A technological revolution
Not only are the artists of the Syrian uprising expressing political views more boldly than before, but they are employing new technologies to bring those works to a broader audience, engaging the public with art in an unprecedented way.
Before the uprising, said Tahhan, art tended to be the preserve of only a relatively small circle of urban Syrians. “But since, we have had a new kind of cultural production – new songs, new theater, new cinema, new posters that make links between the artistic and the ordinary life of the people. Most of artists are concerned with what happens in the street: Checkpoints, the daily life of the people under tough conditions.”
Syria has poor internet infrastructure – although this is changing slowly – while censors have typically been wary of social media sites, according to press freedom organization, Reporters Without Borders. But under Bashar al-Assad, the regime had been increasing its visibility on the web. In February 2011, shortly before the uprising began, Facebook was unblocked, and before that al-Assad and First Lady, Asma had their own pages on the site.
According to Tahhan, Facebook and social media sites like it provided activists with a powerful medium for distributing subversive images.
One piece of resistance art which has thrived on the internet, gaining hundreds of thousands of views online, is the daring satirical puppet show Top Goon: Diaries of a Little Dictator, created by the 10-member artists’ collective Masasit Mati.
The leader of group – drawn from theater, art, film-making and journalism backgrounds – said he settled on finger puppets for their depiction of Assad and his regime because they were easy to smuggle through checkpoints, and because doing so removed the “godlike aura” around Assad.

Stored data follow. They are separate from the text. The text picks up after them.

**config.mk**
```make
export PLATFORM = sky130hd
export DESIGN_NAME = seven_seg_display_controller
export DESIGN_NICKNAME = d
export VERILOG_FILES = /design/src/rtl/seg_pkg.sv /design/src/rtl/hex_to_seg.sv /design/src/rtl/seven_seg_display_controller.sv
export SDC_FILE = /design/constraint.sdc
export NUM_CORES = 1
export LEC_CHECK = 0
export BUFFER_PORTS_ARGS = -buffer_cell sky130_fd_sc_hd__buf_2
export CAP_MARGIN = 20
export CORE_ASPECT_RATIO = 0.5
export CORE_MARGIN = 3
export CORE_UTILIZATION = 63
export CTS_CLUSTER_SIZE = 8
export DETAILED_ROUTE_END_ITERATION = 10
export GPL_TIMING_DRIVEN = 0
export PLACE_DENSITY = 0.84
export SETUP_SLACK_MARGIN = 0.05
export SYNTH_ARGS = -nofsm -noshare
export SYNTH_HDL_FRONTEND = slang
export SYNTH_SLANG_ARGS = --single-unit
```
**constraint.sdc**
```tcl
create_clock -name clock -period 3.3 [get_ports clock]
set_input_delay 0.66 -clock clock [delete_from_list [all_inputs] [get_ports clock]]
set_output_delay 0.66 -clock clock [all_outputs]
set_load 0.01 [all_outputs]
```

“He’s a puppet; you can carry him in your hand,” the group’s anonymous director, Jameel, told curators. “You can break him. You can actually deal with everything that is scary with laughter.” Syrians have begun referring to Assad using the name of Top Goon’s diminutive dictator, Beeshu, he added. “It’s peaceful, effective protest.”
Documentary through art
For other artists, their work has also played an important role in documenting a conflict that has largely been shielded from the world’s media by the regime.

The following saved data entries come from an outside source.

==> config.mk <==
export PLATFORM = sky130hd
export DESIGN_NAME = ppwa_poll_sequencer
export DESIGN_NICKNAME = d
export VERILOG_FILES = /design/src/rtl/ppwa_poll_sequencer.sv
export SDC_FILE = /design/constraint.sdc
export NUM_CORES = 1
export LEC_CHECK = 0
export ABC_AREA = 1
export CAP_MARGIN = 20
export CORE_ASPECT_RATIO = 1.25
export CORE_MARGIN = 3
export CORE_UTILIZATION = 50
export DETAILED_ROUTE_END_ITERATION = 7
export PLACE_DENSITY_LB_ADDON = 0.3
export SLEW_MARGIN = 5
export SYNTH_ARGS = -nofsm -noshare
export SYNTH_HDL_FRONTEND = slang
export SYNTH_SLANG_ARGS = --single-unit
==> constraint.sdc <==
create_clock -name clk -period 2.55 [get_ports clk]
set_input_delay 0.51 -clock clk [delete_from_list [all_inputs] [get_ports clk]]
set_output_delay 0.51 -clock clk [all_outputs]
set_load 0.02 [all_outputs]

Khalil Younes, the painter, illustrator and video artist behind the portrait of Qashoush, believes the relative absence of journalists in Syria makes it incumbent on artists to capture the unfolding events.

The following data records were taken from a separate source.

**src/rtl/sdram_arbiter.sv**
```systemverilog
// sdram_arbiter: three-requester arbiter in front of a single SDRAM command channel.
// One grant at a time: IDLE selects a requester, BUSY waits for mem_ready or a
// timeout, DONE reports completion for one cycle before returning to IDLE.
// Optional feature: define SDRAM_ARBITER_RR_EN for round-robin selection; the
// default build uses fixed priority 0 > 1 > 2 and has no priority pointer.
module sdram_arbiter #(
  parameter int unsigned TIMEOUT_CYCLES = 255
) (
  input  logic        clk,
  input  logic        reset,
  input  logic [2:0]  req_valid,
  input  logic [80:0] req_addr,
  input  logic [95:0] req_din,
  input  logic [2:0]  req_rnw,
  input  logic [11:0] req_be,
  output logic [2:0]  req_ack,
  output logic [2:0]  req_done,
  output logic [31:0] rd_data,
  output logic        mem_req,
  output logic [26:0] mem_addr,
  output logic [31:0] mem_din,
  output logic        mem_rnw,
  output logic [3:0]  mem_be,
  input  logic        mem_ready,
  input  logic [31:0] mem_dout,
  output logic        timeout_err
);

  localparam int unsigned NREQ = 3;
  localparam int unsigned AW   = 27;
  localparam int unsigned DW   = 32;
  localparam int unsigned BW   = 4;
  localparam int unsigned CW   = 10;

  typedef enum logic [1:0] {
    IDLE = 2'd0,
    BUSY = 2'd1,
    DONE = 2'd2
  } state_t;

  state_t          state_q, state_d;
  logic [1:0]      gnt_q, gnt_d;
  logic [CW-1:0]   cnt_q, cnt_d;
  logic            mem_req_q, mem_req_d;
  logic [NREQ-1:0] req_ack_q, req_ack_d;
  logic [NREQ-1:0] req_done_q, req_done_d;
  logic [DW-1:0]   rd_data_q, rd_data_d;
  logic [AW-1:0]   mem_addr_q, mem_addr_d;
  logic [DW-1:0]   mem_din_q, mem_din_d;
  logic            mem_rnw_q, mem_rnw_d;
  logic [BW-1:0]   mem_be_q, mem_be_d;
  logic            timeout_err_q, timeout_err_d;

  logic            sel_found;
  logic [1:0]      sel_idx;
  logic [1:0]      sel_next;

`ifdef SDRAM_ARBITER_RR_EN
  logic [1:0]      ptr_q, ptr_d;
  logic [2:0]      cand_sum;
  logic [1:0]      cand;

  // Round-robin pick: scan p, p+1, p+2 (mod 3), first valid requester wins.
  always_comb begin
    sel_found = 1'b0;
    sel_idx   = 2'd0;
    cand_sum  = 3'd0;
    cand      = 2'd0;
    for (int k = 0; k < 3; k++) begin
      cand_sum = {1'b0, ptr_q} + 3'(k);
      cand     = (cand_sum >= 3'd3) ? 2'(cand_sum - 3'd3) : 2'(cand_sum);
      if (!sel_found && req_valid[cand]) begin
        sel_found = 1'b1;
        sel_idx   = cand;
      end
    end
  end
`else
  // Fixed priority pick: requester 0 beats 1 beats 2.
  always_comb begin
    sel_found = |req_valid;
    if (req_valid[0])      sel_idx = 2'd0;
    else if (req_valid[1]) sel_idx = 2'd1;
    else                   sel_idx = 2'd2;
  end
`endif

  // Index of the requester after the selected one, wrapping at 3.
  always_comb begin
    sel_next = (sel_idx == 2'd2) ? 2'd0 : 2'(sel_idx + 2'd1);
  end

  // Next-state and registered-output logic for the grant FSM.
  always_comb begin
    state_d       = state_q;
    gnt_d         = gnt_q;
    cnt_d         = cnt_q;
    mem_req_d     = 1'b0;
    req_ack_d     = '0;
    req_done_d    = '0;
    rd_data_d     = rd_data_q;
    mem_addr_d    = mem_addr_q;
    mem_din_d     = mem_din_q;
    mem_rnw_d     = mem_rnw_q;
    mem_be_d      = mem_be_q;
    timeout_err_d = timeout_err_q;
`ifdef SDRAM_ARBITER_RR_EN
    ptr_d         = ptr_q;
`endif
    case (state_q)
      IDLE: begin
        if (sel_found) begin
          state_d    = BUSY;
          gnt_d      = sel_idx;
          mem_req_d  = 1'b1;
          req_ack_d  = NREQ'(1) << sel_idx;
          mem_addr_d = req_addr[int'(sel_idx)*AW +: AW];
          mem_din_d  = req_din[int'(sel_idx)*DW +: DW];
          mem_rnw_d  = req_rnw[sel_idx];
          mem_be_d   = req_be[int'(sel_idx)*BW +: BW];
          // Counter reads 1 in the mem_req cycle, so it hits the limit
          // exactly TIMEOUT_CYCLES-1 cycles later and done lands one after.
          cnt_d      = CW'(1);
`ifdef SDRAM_ARBITER_RR_EN
          ptr_d      = sel_next;
`endif
        end
      end
      BUSY: begin
        // A ready in the mem_req cycle belongs to no command of ours.
        if (mem_ready && !mem_req_q) begin
          if (mem_rnw_q) rd_data_d = mem_dout;
          req_done_d = NREQ'(1) << gnt_q;
          state_d    = DONE;
        end else if (cnt_q >= CW'(TIMEOUT_CYCLES)) begin
          timeout_err_d = 1'b1;
          req_done_d    = NREQ'(1) << gnt_q;
          state_d       = DONE;
        end else begin
          cnt_d = cnt_q + CW'(1);
        end
      end
      DONE: begin
        state_d = IDLE;
        cnt_d   = '0;
      end
      default: begin
        state_d = IDLE;
      end
    endcase
  end

  // State and output registers with synchronous reset.
  always_ff @(posedge clk) begin
    if (reset) begin
      state_q       <= IDLE;
      gnt_q         <= 2'd0;
      cnt_q         <= '0;
      mem_req_q     <= 1'b0;
      req_ack_q     <= '0;
      req_done_q    <= '0;
      rd_data_q     <= '0;
      mem_addr_q    <= '0;
      mem_din_q     <= '0;
      mem_rnw_q     <= 1'b0;
      mem_be_q      <= '0;
      timeout_err_q <= 1'b0;
`ifdef SDRAM_ARBITER_RR_EN
      ptr_q         <= 2'd0;
`endif
    end else begin
      state_q       <= state_d;
      gnt_q         <= gnt_d;
      cnt_q         <= cnt_d;
      mem_req_q     <= mem_req_d;
      req_ack_q     <= req_ack_d;
      req_done_q    <= req_done_d;
      rd_data_q     <= rd_data_d;
      mem_addr_q    <= mem_addr_d;
      mem_din_q     <= mem_din_d;
      mem_rnw_q     <= mem_rnw_d;
      mem_be_q      <= mem_be_d;
      timeout_err_q <= timeout_err_d;
`ifdef SDRAM_ARBITER_RR_EN
      ptr_q         <= ptr_d;
`endif
    end
  end

  assign req_ack     = req_ack_q;
  assign req_done    = req_done_q;
  assign rd_data     = rd_data_q;
  assign mem_req     = mem_req_q;
  assign mem_addr    = mem_addr_q;
  assign mem_din     = mem_din_q;
  assign mem_rnw     = mem_rnw_q;
  assign mem_be      = mem_be_q;
  assign timeout_err = timeout_err_q;

endmodule
```
**config.mk**
```make
export PLATFORM = sky130hd
export DESIGN_NAME = sdram_arbiter
export DESIGN_NICKNAME = d
export VERILOG_FILES = /design/src/rtl/sdram_arbiter.sv
export SDC_FILE = /design/constraint.sdc
export NUM_CORES = 1
export LEC_CHECK = 0
export ABC_AREA = 0
export BUFFER_PORTS_ARGS = -buffer_cell sky130_fd_sc_hd__buf_2
export CORE_ASPECT_RATIO = 0.6
export CORE_UTILIZATION = 25
export CTS_CLUSTER_SIZE = 14
export DETAILED_ROUTE_END_ITERATION = 10
export GPL_TIMING_DRIVEN = 0
export SLEW_MARGIN = 10
export SYNTH_ARGS = -nofsm -noshare
export SYNTH_HDL_FRONTEND = slang
export SYNTH_SLANG_ARGS = --single-unit
```
**constraint.sdc**
```tcl
create_clock -name clk -period 4.7 [get_ports clk]
set_input_delay 0.94 -clock clk [delete_from_list [all_inputs] [get_ports clk]]
set_output_delay 0.94 -clock clk [all_outputs]
set_load 0.1 [all_outputs]
```
### Yosys cells after proc, flatten, opt, wreduce, memory -nomap -nowiden

Cells that the tools add are included.

| operators by class | value |
|---|---|
| $add $sub $neg | 1 |
| bitwise operators | 4 |
| reduce and logical (&&, ||, !) cells | 13 |
| multipliers | 1 |
| shift-type cells | 5 |
| eq/ne operators | 6 |
| muxes and demuxes | 15 |
| order comparisons | 2 |

Operator list:

| cell | count |
|---|---|
| indexed part select 96 x 8 -> 32 bit | 1 |
| indexed part select 81 x 8 -> 27 bit | 1 |
| 2-to-1 mux 10 bit | 3 |
| case mux 10 bit (3 select lines) | 1 |
| indexed part select 12 x 5 -> 4 bit | 1 |
| adder 10 x 1 -> 10 bit (second input constant) | 1 |
| greater-or-equal comparator 10 x 8 -> 1 bit (second input constant) | 1 |
| 2-to-1 mux 2 bit | 5 |
| multiplier 2 x 5 -> 7 bit (second input constant) | 1 |
| 2-to-1 mux 3 bit | 2 |
| != test 2 bit (second input constant) | 3 |
| AND reduction 3 bit | 2 |
| OR reduction 3 bit | 2 |
| << shifter 1 x 2 -> 3 bit (first input constant) | 2 |
| inverter 1 bit | 4 |
| case mux 2 bit (2 select lines) | 1 |
| AND reduction 2 bit | 2 |
| AND reduction 4 bit | 1 |
| OR reduction 2 bit | 2 |
| less-than comparator 2 x 3 -> 1 bit (second input constant) | 1 |
| != test 3 bit (second input constant) | 1 |
| nonzero test 3 bit | 1 |
| binary-select mux 1 bit (select 2 bit) | 1 |
| == test 2 x 1 -> 1 bit (second input constant) | 1 |
| 5 further kinds | 6 |

| word-level totals | value |
|---|---|
| bits of input ports | 230 |
| flip-flop bits (word level) | 118 |
| word-level logic and storage cells | 59 |

### Depth between registers and ports, before layout

| depth | value |
|---|---|
| depth in word-level cells | 4 |
| gate-level depth with buffers | 8 |
| depth with buffers taken out | 7 |

### Worst setup path before layout

No wires, ideal clock.

| timing | value |
|---|---|
| path type | flip-flop to flip-flop |
| start point | reg mem_req_q (netlist: mem_req) |
| end point | reg cnt_q[5] |
| setup time | 130 ps |
| path buffers | 0 |
| stages on the path, launching flop included | 6 |
| data required time | 4570 ps |
| data arrival time | 1985 ps |
| slack | 2584 ps |
| path through | dfxtp_1 -> nand2b_1 -> o211ai_4 -> mux2_4 -> o311ai_1 -> o31ai_1 |

| between the ends | value |
|---|---|
| longest elaborated chain between the ends | 4 |

RTL lines:

| what | RTL line | RTL |
|---|---|---|
| start: declaration | 44 | `logic mem_req_q, mem_req_d;` |
| start signal: assignment | 175 | `mem_req_q <= mem_req_d;` |
| logical NOT 1 bit | 131 | `if (mem_ready && !mem_req_q) begin` |
| logical AND 1 bit | 131 |  |
| != test 2 bit (no source line) | - |  |
| AND reduction 4 bit (no source line) | - |  |
| end signal: assignment | 174 | `cnt_q <= cnt_d;` |
| end: declaration | 43 | `logic [CW-1:0] cnt_q, cnt_d;` |

No other way between the ends.
A chain may end at the register's enable or synchronous reset.

### Final worst setup path

| timing | value |
|---|---|
| start point | in req_valid[0] |
| end point | reg mem_addr_q[14] (netlist: mem_addr[14]) |

| between the ends | value |
|---|---|
| longest elaborated chain between the ends | 3 |
| elaborated cells between the ends (all ways) | 5 |
| classes of those cells | mul: 1; shift: 1; mux: 1; reduce/logical: 2 |

RTL lines:

| what | RTL line | RTL |
|---|---|---|
| start: declaration | 11 | `input logic [2:0] req_valid,` |
| 2-to-1 mux 2 bit | 82 | `if (req_valid[0]) sel_idx = 2'd0;` |
| multiplier 2 x 5 -> 7 bit | 117 | `mem_addr_d = req_addr[int'(sel_idx)*AW +: AW];` |
| indexed part select 81 x 8 -> 27 bit | 117 |  |
| end signal: assignment | 179 | `mem_addr_q <= mem_addr_d;` |
| end: declaration | 48 | `logic [AW-1:0] mem_addr_q, mem_addr_d;` |

Several ways; a longest one is shown, not always the timed one.

==> impl_results.md <==
* Reg2Reg Depth at 7
* Share of the yosys chip area belonging to registers at 0.443
* CTS hold repair buffers at 0
* Layout Utilization at 0.387
* Die Area at 22000 um2
* CTS tree: built
* Final WL at 19.9 mm
* Htree depth at 4
* Root buffer cell: clkbuf_16
* Area delta synth->final at 48.4%
* DRC violations left at 0
* Endpoint class of the critical path: register
* Critical path class: input pin to register
* Worst-path clk slew at approximately 0.05 ns
* Fmax achieved at between 0.4 and 0.5 GHz
* Initial Util at 0.261
* Filler cell count at roughly 2200
* Status: completed
* FF/Latch Area at between 2000 and 2500 um2
* Most used flip-flop cell after synthesis: dfxtp_1
* Register bit total from synthesis at roughly 120
* Vias in the first global route at approximately 5600
* Synthesized netlist cell count at ~670
* Initial antenna violation count at 0
* Max Slew Vio Count at 0
* Hold path depth at 2
* Setup ws final at roughly 2.4 ns
* GP Congestion at about 0.87
* Max-cap violations at 0
* Total routing usage reported by global routing at 0.181
* Total Neg Setup Slack at 0 ns
* Post-synth EDFFs at 0
* WL per Instance at between 15 and 20 um
* Post-CTS Setup Bufs at 0
* Chip Width at about 190 um
* Layout cell share with drive strength beyond 1 at 0.382
* Critical-path maximum fanout at 10
* DR vias/cell at 4.52
* Worst VDD drop at between 0.3 and 0.4 mV
* # IOs at 334
* Largest net degree at the start of global routing at 17
* Final worst-path cycle share at 0.489
* Overflow after GRT at 0
* RSZ-0062 raised after global routing: no
* Post-CTS sizing at 0
* Layout Nets at ~1300
* Finished Layout Cells at 1301
* Synthesized area per cell at ~8.0 um2
* Antenna Cells at 0
* # setup viols final at 0
* Asr flop ratio synth at 0
* Worst-margin pin slew at roughly 0.83 ns
* Synth cell types at 44
* Number of port buffers at between 300 and 400
* CTS Buffer Depth at 2
* Skew final at 0.00798 ns
* Tmin final at about 2.3 ns
* Type of the tightest min-delay check: register to register
* Synth warn at 0
* Total CTS buffers at 17
* Setup WS pre-CTS at between 1.5 and 2 ns
* Pre-Repair DR Iteration Count at 4
* Area of the multi-input gates at ~2700 um2
* Worst slew margin at 0.447
* Cells after DPL at between 1000 and 1500
* Worst Setup Start Kind: input pin
* Pwr Total at just under 4 mW
* First-pass GRT wire length at between 20 and 30 mm
* Post-Syn Nets at roughly 900
* Crit path DAT at roughly 2.6 ns
* Cell Area, Synth at around 5300 um2
* Leakage dissipation at between 3 and 4 nW
* Core area at just over 20000 um2
* DP HPWL at about 16 mm
* PwrDens at around 500 nW/um2
* Antenna Nets Post-Route at 0
* Std-Cell Rows at 40
* Number of DRC markers in iteration 0 at 272
* Critical path data required time at between 5 and 6 ns
* Clock sinks at approximately 120
* Hold Violations, Final at 0
* Die Span Y at roughly 120 um
* Worst-skew pair later-pin latency at between 0.4 and 0.5 ns
* Vias post-DR at between 5000 and 6000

“We saw hundreds of thousands of professionally taken photographs of the Egyptian revolution,” he told curators. “As artists, we should make something that not only reflects on the (Syrian) revolution right now, but make something that will last two generations from now.”
The uprising “isn’t just a people standing up to their government, to the regime; it is a revolution with many aspects: An artistic revolution and a social one as well,” he said.
“Significantly, you can see people trying to introduce sensitive ideas to the public; and it seems they are receptive, which itself is a sign of social change.”
Christa Meindersma is the director of the Prince Claus Fund, the Dutch culture funding body behind the exhibition.
She said the exhibition, which runs at the Prince Claus Fund Gallery until late November and is curated by Malu Halasa, Tahhan, Leen Zyiad and Donatella Della Ratta, was attracting interest from galleries around the world wanting to represent Syrian artists.
The exhibition “really gives a different picture to what is going on, in addition to what we see on television,” she said. “Which is of course also a reality, but this is a reality – a very important one.”
Attendees are often surprised by the diversity of the work being produced, and by the humorous, subversive tone of many artists, she said.
“It is very difficult for civilian artists and activists right now who want to work non-violently while there is so much violence going on,” she added. “Yet there’s a large dose of humor, notwithstanding the situation. They say they have moved beyond fear.”